How to create MMO Virtual Office with Video Chat using Elixir/Godot(?)

Hi,
I’m trying to transition my career of 5 years into Elixir and I’d like to build an interesting portfolio project. The project idea that intrigued me the most was to create something like https://www.gather.town. To start off the MVP would consist of:

  • customizable, shareable links to have other users join your workspace
  • the workspace consists of a 3D world where users have their own avatar
  • when users are within a specified distance to another user, video chat will be initiated

I do not want to use javascript libraries for 3D. I want to use a game engine like Godot to create the 3D workspace. Godot can export to HTML canvas. I was thinking maybe using LiveView to have a overlay for the video and video/audio options over the canvas.

  1. Could you sync in real time all the users from Godot to the Elixir backend and back? Are there some issues I need to be aware of?
  2. With some research I saw that I would need to implement ECS on the backend since Elixir is a functional programming language. Godot is not a ECS-based game engine but Unity is. Does it matter if the game engine itself is not ECS?
  3. Has anyone attempted multiplayer game made with a game engine like Godot and an elixir front/backend?

Thank you in advanced!

Hey there! I asked a difficult and open-ended question myself; so I really want to try to respond to one as well.

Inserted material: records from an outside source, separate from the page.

$ cat src/afrg_pkg.sv
// ---------------------------------------------------------------------------
// afrg_pkg
// shared types and constants for the additive feedback random generator
// ---------------------------------------------------------------------------
`default_nettype none

package afrg_pkg;

  // default geometry
  localparam int DEGREE_DEF        = 31;
  localparam int SEPARATION_DEF    = 3;
  localparam int WARMUP_FACTOR_DEF = 10;

  localparam int WORD_W = 32;

  // park-miller / schrage constants
  localparam int PROD_W = 34;
  localparam int REM_W  = 17;
  localparam int QUOT_W = 16;

  localparam logic [REM_W:0]               PM_Q     = 18'd127773;
  localparam logic signed [PROD_W-1:0]     PM_MUL   = 34'sd16807;
  localparam logic signed [PROD_W-1:0]     PM_R     = 34'sd2836;
  localparam logic signed [PROD_W-1:0]     PM_MOD   = 34'sd2147483647;

  // divide by q as a multiply by its rounded-up reciprocal; exact for
  // dividends up to 2^31 since the rounding error times 2^31 stays below 2^48
  localparam int RECIP_SHIFT = 48;
  localparam logic [WORD_W-1:0] PM_Q_RECIP =
    WORD_W'(((64'd1 << RECIP_SHIFT) + 64'(PM_Q) - 64'd1) / 64'(PM_Q));

  // item opcodes
  localparam logic OP_NEXT = 1'b0;
  localparam logic OP_SEED = 1'b1;

  typedef enum logic [2:0] {
    ST_IDLE,
    ST_SEED_WR,
    ST_SEED_DIV,
    ST_SEED_MUL,
    ST_SEED_SUB,
    ST_SEED_FIX,
    ST_STEP_READ,
    ST_STEP_ADD
  } afrg_state_t;

endpackage

`default_nettype wire

$ cat src/afrg_divq.sv
// ---------------------------------------------------------------------------
// afrg_divq
// divide by the schrage constant q through a reciprocal multiply, registered
// ---------------------------------------------------------------------------
`default_nettype none

module afrg_divq (
  input  wire logic                        clk,
  input  wire logic                        rst,
  input  wire logic                        start,
  input  wire logic [afrg_pkg::WORD_W-1:0] dividend,
  output logic                             done,
  output logic [afrg_pkg::QUOT_W-1:0]      quot,
  output logic [afrg_pkg::REM_W-1:0]       rem
);
  import afrg_pkg::*;

  localparam int MUL_W = 2 * WORD_W;

  logic              pend;    // product stage holds a dividend
  logic [MUL_W-1:0]  prod;
  logic [WORD_W-1:0] dvd;
  logic [QUOT_W-1:0] q_est;
  logic [WORD_W-1:0] back;

  assign q_est = prod[RECIP_SHIFT +: QUOT_W];
  assign back  = dvd - WORD_W'(q_est) * WORD_W'(PM_Q);

  always_ff @(posedge clk) begin
    if (rst) begin
      pend <= 1'b0;
      done <= 1'b0;
    end else begin
      pend <= start;
      done <= pend;
    end
  end

  // the product register takes the multiply, the output registers take the remainder
  always_ff @(posedge clk) begin
    if (start) begin
      prod <= MUL_W'(dividend) * MUL_W'(PM_Q_RECIP);
      dvd  <= dividend;
    end
    if (pend) begin
      quot <= q_est;
      rem  <= REM_W'(back);
    end
  end

endmodule

`default_nettype wire

$ cat src/afrg_ring.sv
// ---------------------------------------------------------------------------
// afrg_ring
// ring word memory, one write port and two registered read ports
// ---------------------------------------------------------------------------
`default_nettype none

module afrg_ring #(
  parameter int DEPTH  = afrg_pkg::DEGREE_DEF,
  parameter int ADDR_W = $clog2(DEPTH)
) (
  input  wire logic                        clk,
  input  wire logic                        we,
  input  wire logic [ADDR_W-1:0]           waddr,
  input  wire logic [afrg_pkg::WORD_W-1:0] wdata,
  input  wire logic [ADDR_W-1:0]           raddr_a,
  input  wire logic [ADDR_W-1:0]           raddr_b,
  output logic [afrg_pkg::WORD_W-1:0]      rdata_a,
  output logic [afrg_pkg::WORD_W-1:0]      rdata_b
);
  import afrg_pkg::*;

  logic [WORD_W-1:0] mem [DEPTH];

  always_ff @(posedge clk) begin
    if (we) begin
      mem[waddr] <= wdata;
    end
  end

  always_ff @(posedge clk) begin
    rdata_a <= mem[raddr_a];
    rdata_b <= mem[raddr_b];
  end

endmodule

`default_nettype wire

$ cat src/additive_feedback_random_generator.sv
// ---------------------------------------------------------------------------
// additive_feedback_random_generator
// additive lagged fibonacci generator with park-miller seeding and warmup
// ---------------------------------------------------------------------------
//
//  channel   signals                         direction  handshake
//  -------   ------------------------------  ---------  -------------------
//  command   start, opcode, seed, busy       in         start high, busy low
//  result    done, value                     out        done for one cycle
//
// a next item holds busy through a ring read state, then an add and write-back state;
//   done rises in the cycle after the add state; before the first seed a next item
//   gives value 0 in the following cycle with no busy time
// a seed item holds busy while each ring word is written and, but for the last,
//   passed through the reciprocal divide and the schrage multiply, subtract
//   and fold states, and then through the ring read/add loop of the warmup
// rst is synchronous; after it the generator is unseeded
// the result side cannot stall: value is valid only while done is high
// ---------------------------------------------------------------------------
`default_nettype none

module additive_feedback_random_generator #(
  parameter int DEGREE        = afrg_pkg::DEGREE_DEF,
  parameter int SEPARATION    = afrg_pkg::SEPARATION_DEF,
  parameter int WARMUP_FACTOR = afrg_pkg::WARMUP_FACTOR_DEF
) (
  input  wire logic        clk,
  input  wire logic        rst,
  input  wire logic        start,
  output logic             busy,
  input  wire logic        opcode,
  input  wire logic [31:0] seed,
  output logic             done,
  output logic [30:0]      value
);
  import afrg_pkg::*;

  localparam int IDX_W     = $clog2(DEGREE);
  localparam int SEP_MOD   = SEPARATION % DEGREE;
  localparam int WARM_N    = DEGREE * WARMUP_FACTOR;
  localparam int CNT_W     = $clog2(WARM_N + 2);

  // sequencer state
  afrg_state_t state, state_next;

  // ring pointers and status
  logic [IDX_W-1:0] front;
  logic [IDX_W-1:0] rear;
  logic             seeded;
  logic             warm;         // current step belongs to the warmup
  logic [CNT_W-1:0] warm_cnt;     // warmup steps still to run

  // seeding datapath
  logic [IDX_W-1:0]         widx;   // ring word being written
  logic signed [WORD_W-1:0] word;   // current park-miller word
  logic                     neg;
  logic signed [QUOT_W:0]   hi;
  logic signed [REM_W:0]    lo;
  logic signed [PROD_W-1:0] prod;
  logic signed [PROD_W-1:0] prod_fix;

  // ring memory hookup
  logic              ring_we;
  logic [IDX_W-1:0]  ring_waddr;
  logic [WORD_W-1:0] ring_wdata;
  logic [WORD_W-1:0] rdata_a;
  logic [WORD_W-1:0] rdata_b;
  logic [WORD_W-1:0] sum;

  // divider hookup
  logic              div_start;
  logic [WORD_W-1:0] div_dividend;
  logic              div_done;
  logic [QUOT_W-1:0] div_quot;
  logic [REM_W-1:0]  div_rem;

  logic              accept;
  logic [WORD_W-1:0] seed_fixed;
  logic              last_word;

  assign busy       = (state != ST_IDLE);
  assign accept     = start && !busy;
  // a zero seed would lock the park-miller sequence at zero
  assign seed_fixed = (seed == '0) ? WORD_W'(1) : seed;
  assign last_word  = (widx == IDX_W'(DEGREE - 1));
  assign sum        = rdata_a + rdata_b;
  assign prod_fix   = prod + PM_MOD;

  // schrage works on the magnitude; sign is put back after the divide
  assign div_dividend = word[WORD_W-1] ? (~word + 1'b1) : word;

  afrg_ring #(
    .DEPTH  (DEGREE),
    .ADDR_W (IDX_W)
  ) u_ring (
    .clk     (clk),
    .we      (ring_we),
    .waddr   (ring_waddr),
    .wdata   (ring_wdata),
    .raddr_a (front),
    .raddr_b (rear),
    .rdata_a (rdata_a),
    .rdata_b (rdata_b)
  );

  afrg_divq u_divq (
    .clk      (clk),
    .rst      (rst),
    .start    (div_start),
    .dividend (div_dividend),
    .done     (div_done),
    .quot     (div_quot),
    .rem      (div_rem)
  );

  // state register
  always_ff @(posedge clk) begin
    if (rst) begin
      state <= ST_IDLE;
    end else begin
      state <= state_next;
    end
  end

  // next state and ring/divider controls
  always_comb begin
    state_next = state;
    ring_we    = 1'b0;
    ring_waddr = front;
    ring_wdata = sum;
    div_start  = 1'b0;
    unique case (state)
      ST_IDLE: begin
        if (accept) begin
          if (opcode == OP_SEED) begin
            state_next = ST_SEED_WR;
          end else if (seeded) begin
            state_next = ST_STEP_READ;
          end
        end
      end
      ST_SEED_WR: begin
        ring_we    = 1'b1;
        ring_waddr = widx;
        ring_wdata = word;
        if (last_word) begin
          state_next = (WARM_N == 0) ? ST_IDLE : ST_STEP_READ;
        end else begin
          div_start  = 1'b1;
          state_next = ST_SEED_DIV;
        end
      end
      ST_SEED_DIV: begin
        if (div_done) begin
          state_next = ST_SEED_MUL;
        end
      end
      ST_SEED_MUL:  state_next = ST_SEED_SUB;
      ST_SEED_SUB:  state_next = ST_SEED_FIX;
      ST_SEED_FIX:  state_next = ST_SEED_WR;
      ST_STEP_READ: state_next = ST_STEP_ADD;
      ST_STEP_ADD: begin
        ring_we = 1'b1;
        if (warm && (warm_cnt != CNT_W'(1))) begin
          state_next = ST_STEP_READ;
        end else begin
          state_next = ST_IDLE;
        end
      end
      default: state_next = ST_IDLE;
    endcase
  end

  // control registers
  always_ff @(posedge clk) begin
    if (rst) begin
      front    <= '0;
      rear     <= '0;
      seeded   <= 1'b0;
      warm     <= 1'b0;
      warm_cnt <= '0;
      done     <= 1'b0;
    end else begin
      done <= 1'b0;
      unique case (state)
        ST_IDLE: begin
          if (accept && (opcode == OP_NEXT)) begin
            warm <= 1'b0;
            // unseeded next answers at once with zero
            if (!seeded) begin
              done <= 1'b1;
            end
          end
        end
        ST_SEED_WR: begin
          if (last_word) begin
            front    <= IDX_W'(SEP_MOD);
            rear     <= '0;
            seeded   <= 1'b1;
            warm     <= 1'b1;
            warm_cnt <= CNT_W'(WARM_N);
          end
        end
        ST_STEP_ADD: begin
          front <= (front == IDX_W'(DEGREE - 1)) ? '0 : front + 1'b1;
          rear  <= (rear == IDX_W'(DEGREE - 1)) ? '0 : rear + 1'b1;
          if (warm) begin
            warm_cnt <= warm_cnt - 1'b1;
          end else begin
            done <= 1'b1;
          end
        end
        default: ;
      endcase
    end
  end

  // datapath registers
  always_ff @(posedge clk) begin
    unique case (state)
      ST_IDLE: begin
        if (accept) begin
          word  <= seed_fixed;
          widx  <= '0;
          value <= '0;
        end
      end
      ST_SEED_WR: begin
        if (!last_word) begin
          widx <= widx + 1'b1;
        end
        neg <= word[WORD_W-1];
      end
      ST_SEED_DIV: begin
        if (div_done) begin
          hi <= neg ? -$signed({1'b0, div_quot}) : $signed({1'b0, div_quot});
          lo <= neg ? -$signed({1'b0, div_rem}) : $signed({1'b0, div_rem});
        end
      end
      ST_SEED_MUL: prod <= PM_MUL * PROD_W'(lo);
      ST_SEED_SUB: prod <= prod - PM_R * PROD_W'(hi);
      ST_SEED_FIX: begin
        // fold a negative result back into the modulus range
        word <= prod[PROD_W-1] ? prod_fix[WORD_W-1:0] : prod[WORD_W-1:0];
      end
      ST_STEP_ADD: begin
        value <= sum[WORD_W-1:1];
      end
      default: ;
    endcase
  end

  // expected front pointer from the rear pointer and the lag
  logic [IDX_W:0]   lag_sum;
  logic [IDX_W-1:0] lag_front;

  assign lag_sum   = (IDX_W + 1)'(rear) + (IDX_W + 1)'(SEP_MOD);
  assign lag_front = (lag_sum >= (IDX_W + 1)'(DEGREE))
                   ? IDX_W'(lag_sum - (IDX_W + 1)'(DEGREE)) : lag_sum[IDX_W-1:0];

  // a seed item always starts a busy period
  a_seed_busy: assert property (@(posedge clk) disable iff (rst)
    (accept && (opcode == OP_SEED)) |=> busy)
    else $error("seed item did not start the seeding sequence");

  // results before the first seed are zero
  a_unseeded_zero: assert property (@(posedge clk) disable iff (rst)
    (done && !seeded) |-> (value == '0))
    else $error("unseeded result is not zero");

  // front stays ahead of rear by the lag while idle and seeded
  a_lag_kept: assert property (@(posedge clk) disable iff (rst)
    (seeded && (state == ST_IDLE)) |-> (front == lag_front))
    else $error("ring pointers lost their separation");

  // no result is produced in the divide, multiply and fold states of seeding
  a_no_result_seeding: assert property (@(posedge clk) disable iff (rst)
    ((state == ST_SEED_DIV) || (state == ST_SEED_MUL) || (state == ST_SEED_FIX))
      |-> !done)
    else $error("result strobe while seeding");

endmodule

`default_nettype wire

Interestingly, Mozilla Hubs uses Elixir (and Phoenix) to power the network and a lot of the features you’re talking about: reticulum. Might be worth a look to see how they do things.

Regarding syncing users. I’m not sure what all this entails, but using websockets with Elixir is a full-duplex way of sending and receiving information without polling (and is the backbone of LiveView). Phoenix Channels and PubSub mixes into this too as the protocol for sending/broadcasting these updates. If you want to tie into it, I understand you’ll probably have to implement your own client in Go as outlined here.

I’m a bit of a noob when it comes to ECS here, so I’ll try my best. I don’t think you necessarily need to worry about the ECS pattern in Elixir. Use Elixir as your “network” for data updates like Mozilla does with Hubs. When new data comes into a client, store it in an ECS-compatible way and can use ECS there to make sure the new data is acted upon by your systems.

There’s quite a history of people using Elixir as the background of multiplayer gaming. There’s even a talk from the recent ElixirConf US talking about game dev in Elixir that might be worth a watch.